By way of overall introduction, James writes:
Washington Heights and Inwood (WAHI) are communities that have, over the years, gained recognition in massive demographic changes. People from other parts of the city are visiting and moving here because of its affordable housing and beautiful parks. These tours will demonstrate to the resident and visitor alike how upper Manhattan has changed and adapted to suit the needs of its new inhabitants and tourists.

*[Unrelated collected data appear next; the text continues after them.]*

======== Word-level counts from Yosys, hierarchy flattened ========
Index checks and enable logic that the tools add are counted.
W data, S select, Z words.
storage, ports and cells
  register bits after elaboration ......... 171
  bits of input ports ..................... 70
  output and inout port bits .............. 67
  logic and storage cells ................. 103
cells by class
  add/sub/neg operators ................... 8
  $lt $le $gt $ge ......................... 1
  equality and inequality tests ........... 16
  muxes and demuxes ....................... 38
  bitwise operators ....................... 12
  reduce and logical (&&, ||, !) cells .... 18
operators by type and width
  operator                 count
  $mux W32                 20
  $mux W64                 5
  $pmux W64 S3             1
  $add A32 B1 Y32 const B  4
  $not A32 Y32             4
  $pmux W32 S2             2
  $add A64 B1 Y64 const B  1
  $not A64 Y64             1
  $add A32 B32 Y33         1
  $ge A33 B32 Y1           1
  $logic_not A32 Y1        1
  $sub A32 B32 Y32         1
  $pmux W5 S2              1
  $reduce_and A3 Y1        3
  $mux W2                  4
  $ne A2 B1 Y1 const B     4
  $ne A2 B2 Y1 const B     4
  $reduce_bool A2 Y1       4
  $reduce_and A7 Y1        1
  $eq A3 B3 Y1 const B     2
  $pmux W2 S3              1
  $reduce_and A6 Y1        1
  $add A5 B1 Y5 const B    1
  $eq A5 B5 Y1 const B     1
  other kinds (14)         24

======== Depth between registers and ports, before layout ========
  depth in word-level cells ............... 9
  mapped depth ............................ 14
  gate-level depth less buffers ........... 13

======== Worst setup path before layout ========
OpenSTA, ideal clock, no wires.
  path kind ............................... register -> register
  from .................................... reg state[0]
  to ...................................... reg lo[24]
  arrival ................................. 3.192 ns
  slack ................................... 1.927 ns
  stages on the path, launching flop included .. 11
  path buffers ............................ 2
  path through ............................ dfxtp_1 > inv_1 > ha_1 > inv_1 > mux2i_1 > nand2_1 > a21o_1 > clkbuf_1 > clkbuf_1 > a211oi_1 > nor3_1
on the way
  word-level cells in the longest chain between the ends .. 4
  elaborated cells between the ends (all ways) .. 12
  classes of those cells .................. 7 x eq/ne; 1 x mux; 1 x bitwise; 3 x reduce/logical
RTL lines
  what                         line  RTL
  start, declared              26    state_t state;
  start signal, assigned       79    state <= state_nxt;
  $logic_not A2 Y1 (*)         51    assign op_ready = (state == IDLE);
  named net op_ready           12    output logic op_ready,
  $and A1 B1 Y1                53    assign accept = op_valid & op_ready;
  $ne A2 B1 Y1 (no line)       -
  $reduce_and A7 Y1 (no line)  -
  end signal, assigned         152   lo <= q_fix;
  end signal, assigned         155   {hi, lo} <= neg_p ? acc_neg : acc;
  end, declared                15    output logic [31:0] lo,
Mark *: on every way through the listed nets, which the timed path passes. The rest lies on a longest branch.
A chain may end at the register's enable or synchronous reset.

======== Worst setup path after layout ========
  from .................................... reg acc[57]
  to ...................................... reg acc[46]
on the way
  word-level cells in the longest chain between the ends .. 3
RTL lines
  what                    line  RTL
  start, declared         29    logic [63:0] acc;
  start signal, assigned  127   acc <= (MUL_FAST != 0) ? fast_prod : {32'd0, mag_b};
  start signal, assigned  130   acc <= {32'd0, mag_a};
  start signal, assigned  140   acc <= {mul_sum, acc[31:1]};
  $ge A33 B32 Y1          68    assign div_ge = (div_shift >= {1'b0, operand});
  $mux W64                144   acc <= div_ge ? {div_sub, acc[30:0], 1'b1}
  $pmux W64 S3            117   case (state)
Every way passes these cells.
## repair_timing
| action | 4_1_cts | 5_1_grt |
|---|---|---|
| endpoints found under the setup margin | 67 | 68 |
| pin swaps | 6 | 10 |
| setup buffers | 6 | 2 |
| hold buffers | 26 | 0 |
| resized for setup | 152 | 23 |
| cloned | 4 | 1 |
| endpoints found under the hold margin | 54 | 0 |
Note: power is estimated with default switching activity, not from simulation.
--- config.mk ---
export PLATFORM = sky130hd
export DESIGN_NAME = vga_fb_writer
export DESIGN_NICKNAME = d
export VERILOG_FILES = /design/src/rtl/vga_fb_writer.sv
export SDC_FILE = /design/constraint.sdc
export NUM_CORES = 1
export LEC_CHECK = 0
export ABC_CLOCK_PERIOD_IN_PS = 11550
export BUFFER_PORTS_ARGS = -buffer_cell sky130_fd_sc_hd__buf_4
export CAP_MARGIN = 30
export CORE_MARGIN = 3
export CORE_UTILIZATION = 45
export DETAILED_ROUTE_END_ITERATION = 8
export GPL_TIMING_DRIVEN = 0
export PLACE_DENSITY = 0.73
export SETUP_SLACK_MARGIN = 0.1
export SLEW_MARGIN = 20
export SYNTH_ARGS = -nofsm -noshare
export SYNTH_HDL_FRONTEND = slang
export SYNTH_SLANG_ARGS = --single-unit
--- constraint.sdc ---
create_clock -name ACLK -period 11.55 [get_ports ACLK]
set_input_delay 2.31 -clock ACLK [delete_from_list [all_inputs] [get_ports ACLK]]
set_output_delay 2.31 -clock ACLK [all_outputs]
set_load 0.01 [all_outputs]
$ cat src/rtl/ram4x4_pkg.sv
// Shared types and constants for the programmable 4x4 lookup table writer.
package ram4x4_pkg;

  localparam int unsigned ADDR_W_DEF = 2;
  localparam int unsigned DATA_W_DEF = 4;

  typedef enum logic [1:0] {StIdle, StWrite, StDone} state_e;

  // Number of words addressable with an address of the given width.
  function automatic int unsigned depth_of(input int unsigned addr_w);
    return 1 << addr_w;
  endfunction

endpackage

$ cat src/rtl/ram4x4_array.sv
// Storage array: one synchronous write port, async clear, one combinational read port.
module ram4x4_array
  import ram4x4_pkg::*;
#(
  parameter int unsigned ADDR_W = ADDR_W_DEF,
  parameter int unsigned DATA_W = DATA_W_DEF
) (
  input  logic              clk,
  input  logic              rst_n,
  input  logic              we,
  input  logic [ADDR_W-1:0] waddr,
  input  logic [DATA_W-1:0] wdata,
  input  logic [ADDR_W-1:0] raddr,
  output logic [DATA_W-1:0] rdata
);

  localparam int unsigned DEPTH = depth_of(ADDR_W);

  logic [DATA_W-1:0] mem [DEPTH];

  // Clear every word on reset; otherwise store on write enable.
  always_ff @(posedge clk or negedge rst_n) begin
    if (!rst_n) begin
      for (int unsigned i = 0; i < DEPTH; i++) begin
        mem[i] <= '0;
      end
    end else if (we) begin
      mem[waddr] <= wdata;
    end
  end

  // Read-during-write returns the old word until the write edge.
  assign rdata = mem[raddr];

endmodule

$ cat src/rtl/ram4x4_writer.sv
// Burst writer for the programmable 4x4 table: valid/ready stream in, wrapping address,
// combinational read port out. Define RAMWR_OVERRUN_EN to add the sticky overrun flag.
module ram4x4_writer
  import ram4x4_pkg::*;
#(
  parameter int unsigned ADDR_W = ADDR_W_DEF,
  parameter int unsigned DATA_W = DATA_W_DEF
) (
  input  logic              clk,
  input  logic              rst_n,
  input  logic              start,
  input  logic [ADDR_W-1:0] base_addr,
  input  logic [ADDR_W:0]   count,
  input  logic              wr_valid,
  input  logic [DATA_W-1:0] wr_data,
  output logic              wr_ready,
  output logic              busy,
  output logic              done,
  input  logic [ADDR_W-1:0] address,
  output logic [DATA_W-1:0] datos
`ifdef RAMWR_OVERRUN_EN
  ,
  output logic              overrun
`endif
);

  // DEPTH expressed in the width of the count port.
  localparam logic [ADDR_W:0] DepthCnt = {1'b1, {ADDR_W{1'b0}}};
  localparam logic [ADDR_W:0] CntOne   = {{ADDR_W{1'b0}}, 1'b1};

  state_e            state_q, state_d;
  logic [ADDR_W-1:0] wr_ptr_q;
  logic [ADDR_W:0]   remaining_q;
  logic [ADDR_W:0]   eff_count;
  logic              load;
  logic              accept;

  // Zero means a full table; anything larger than the table is clamped.
  assign eff_count = ((count == '0) || (count > DepthCnt)) ? DepthCnt : count;

  // State register.
  always_ff @(posedge clk or negedge rst_n) begin
    if (!rst_n) begin
      state_q <= StIdle;
    end else begin
      state_q <= state_d;
    end
  end

  // Next-state and handshake outputs.
  always_comb begin
    state_d  = state_q;
    wr_ready = 1'b0;
    busy     = 1'b0;
    done     = 1'b0;
    load     = 1'b0;
    accept   = 1'b0;
    unique case (state_q)
      StIdle: begin
        if (start) begin
          load    = 1'b1;
          state_d = StWrite;
        end
      end
      StWrite: begin
        wr_ready = 1'b1;
        busy     = 1'b1;
        if (wr_valid) begin
          accept = 1'b1;
          if (remaining_q == CntOne) begin
            state_d = StDone;
          end
        end
      end
      StDone: begin
        done    = 1'b1;
        state_d = StIdle;
      end
      default: state_d = StIdle;
    endcase
  end

  // Write pointer wraps naturally at the address width; counter tracks words left.
  always_ff @(posedge clk or negedge rst_n) begin
    if (!rst_n) begin
      wr_ptr_q    <= '0;
      remaining_q <= '0;
    end else if (load) begin
      wr_ptr_q    <= base_addr;
      remaining_q <= eff_count;
    end else if (accept) begin
      wr_ptr_q    <= wr_ptr_q + ADDR_W'(1);
      remaining_q <= remaining_q - CntOne;
    end
  end

`ifdef RAMWR_OVERRUN_EN
  // Sticky flag for words offered while not ready; a new error wins over a same-edge start.
  always_ff @(posedge clk or negedge rst_n) begin
    if (!rst_n) begin
      overrun <= 1'b0;
    end else if (wr_valid && !wr_ready) begin
      overrun <= 1'b1;
    end else if (load) begin
      overrun <= 1'b0;
    end
  end
`endif

  ram4x4_array #(
    .ADDR_W (ADDR_W),
    .DATA_W (DATA_W)
  ) u_array (
    .clk   (clk),
    .rst_n (rst_n),
    .we    (accept),
    .waddr (wr_ptr_q),
    .wdata (wr_data),
    .raddr (address),
    .rdata (datos)
  );

endmodule

$ cat config.mk
export PLATFORM = sky130hd
export DESIGN_NAME = ram4x4_writer
export DESIGN_NICKNAME = d
export VERILOG_FILES = /design/src/rtl/ram4x4_pkg.sv /design/src/rtl/ram4x4_array.sv /design/src/rtl/ram4x4_writer.sv
export SDC_FILE = /design/constraint.sdc
export NUM_CORES = 1
export LEC_CHECK = 0
export ABC_CLOCK_PERIOD_IN_PS = 1600
export CORE_UTILIZATION = 37
export DETAILED_ROUTE_END_ITERATION = 6
export GPL_TIMING_DRIVEN = 0
export PLACE_DENSITY = 0.57
export SYNTH_ARGS = -nofsm -noshare
export SYNTH_HDL_FRONTEND = slang
export SYNTH_HIERARCHICAL = 1
export SYNTH_SLANG_ARGS = --single-unit
$ cat constraint.sdc
create_clock -name clk -period 1.6 [get_ports clk]
set_input_delay 0.48 -clock clk [delete_from_list [all_inputs] [get_ports clk]]
set_output_delay 0.48 -clock clk [all_outputs]
set_load 0.01 [all_outputs]
==> results.json <==
{
  "cp.required_ns": 1.12,
  "reg2regPathDepth": 6,
  "drtIter0Drc": 36,
  "die_h_um": 57.8,
  "cts_root_buf": "clkbuf_4",
  "firstDrtPassIters": 5,
  "start_kind": "flop",
  "synthesis.area_um2": 1150,
  "fill_cells": 264,
  "syn_to_final_growth_pct": 32.1,
  "cts_tree": "yes",
  "ys_types": 24,
  "crit_path_end_kind": "output pin",
  "synthTopCellsByArea": "dfrtp_1 (50%), mux2_2 (16%), mux4_2 (5.9%), ha_1 (3.3%), nor3b_4 (3.3%)",
  "die_area_um2": 3340,
  "synthMuxAreaShare": 0.260,
  "p_leak_nw": 0.683,
  "placed_cells": 131,
  "r2r-end": "u_array/mem[15]",
  "finalClockSkew_ns": 0.00414,
  "nNetsFinal": 132,
  "totalPowerFinal_mw": 2.55,
  "synth-seq-area-share": 0.500,
  "wl_per_cell_um": 14.9,
  "synth_commonest_cells": "dfrtp_1 (23), mux2_2 (16), inv_1 (4), nand3b_1 (4)",
  "cpPeakStageDelay_ns": 0.48,
  "powerDensity_nw_per_um2": 1680,
  "fin_crit_sh": 1.13,
  "antenna_cells": 0,
  "fin_crit_ns": 1.81,
  "max_freq_mhz": 552,
  "rsz0062_at_grt": "yes",
  "synthAdderAreaFrac": 0.0326,
  "crit_buf_inv": 1,
  "synth_most_common_cell": "dfrtp_1",
  "clkSinkCount": 23,
  "hold_buffers": 0,
  "path_clk_slew_ns": 0.13,
  "io_pins": 22,
  "wl_um": 2140,
  "rows": 19,
  "clk-insertion-delay-late_ns": 0.31,
  "initial_core_util": 0.404,
  "cts.htree.levels": 1,
  "maxSlewHeadroom": 0.320,
  "vias_per_cell": 5.19,
  "fin_cells": 144,
  "slowest_stage": "mux4_2",
  "antenna_found_initial": 0,
  "syn_inst": 79,
  "violations": "DRC, setup timing",
  "r2r_start": "state_q[1]",
  "cts_buffer_depth": 2,
  "ant_nets": 0,
  "synthFlopType": "dfrtp_1",
  "final_util": 0.533,
  "crit_chain": "mux4_2 > buf_6",
  "yosys.area_share.simple": 0.130,
  "hp-class": "in -> async",
  "yosysTopAreaCellShare": 0.500,
  "syn_nets": 97,
  "synth_warnings": 6,
  "async_flop_share": 1.00,
  "synth_top_family_by_area": "multiplexers",
  "die_w_um": 57.8,
  "synth_edf_count": 0,
  "reg2reg_slack_ns": 0.06,
  "synth.largest_area_cell": "dfrtp_1",
  "drc": 1,
  "synth_compound_area_frac": 0.0272,
  "drive_gt1_frac": 0.460,
  "final-seq-area_um2": 578,
  "grt_max_degree": 24,
  "setup_ws_ns": -0.211,
  "timing.hold.ws_ns": 0.324,
  "slew_violations": 0,
  "tns_ns": -0.894,
  "grt_pass1_wl_um": 3570,
  "grt_pass1_vias": 765,
  "vias": 748,
  "peakVddDrop_mv": 0.582,
  "status": "complete, but fails checks",
  "yosys_register_bits": 23,
  "cp_max_fo": 2,
  "maxCapViolations": 0,
  "avgSynthCellArea_um2": 14.6,
  "grt-ovfl-total": 0,
  "synth_xor_area_frac": 0.0304,
  "grt_usage": 0.143,
  "crit_family": "multiplexers",
  "place_hpwl_um": 1500,
  "setup_viol": 7,
  "cts_buffers": 3,
  "tightest_slew_ns": 1.02,
  "cp.arrival_ns": 1.33,
  "core-area_um2": 2850,
  "io_buffers": 21,
  "hold_viol_final": 0,
  "multi_input_area_um2": 564,
  "gp_congestion": 0.676,
  "critPathKind": "reg -> out"
}
cells by family after synthesis:
family	after synthesis
buffers and inverters	5
adder cells (fa/ha/maj)	3
flip-flops	23
multiplexers	22
AO/OA/AOI/OAI	5
AND/OR/NAND/NOR	17
XOR/XNOR	4
where the power goes:
group	switching, mW	internal, mW	total [mW]	leakage, nW
Sequential	0.184	0.871	1.06	0.273
Clock	0.174	0.0933	0.267	0.0177
Combinational	0.444	0.787	1.23	0.393
Total	0.802	1.75	2.55	0.683
metal layers:
metal,GRT usage,share of wire
met3,0.0201,0.035
met5,0,0
met2,0.221,0.49
met1,0.207,0.46
met4,0.0510,0.013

You can find the full schedule with tour descriptions
here. There are parts of the city it's easy to find covered by multiple walking tours; these aren't among them. The tours on the schedule ($15, $10 for students and seniors) are:
JUMEL TERRACE HISTORIC DISTRICT & SUGAR HILL (Washington Heights)
Sunday, September 11, 12n (additional fee for Morris Jumel Mansion admission)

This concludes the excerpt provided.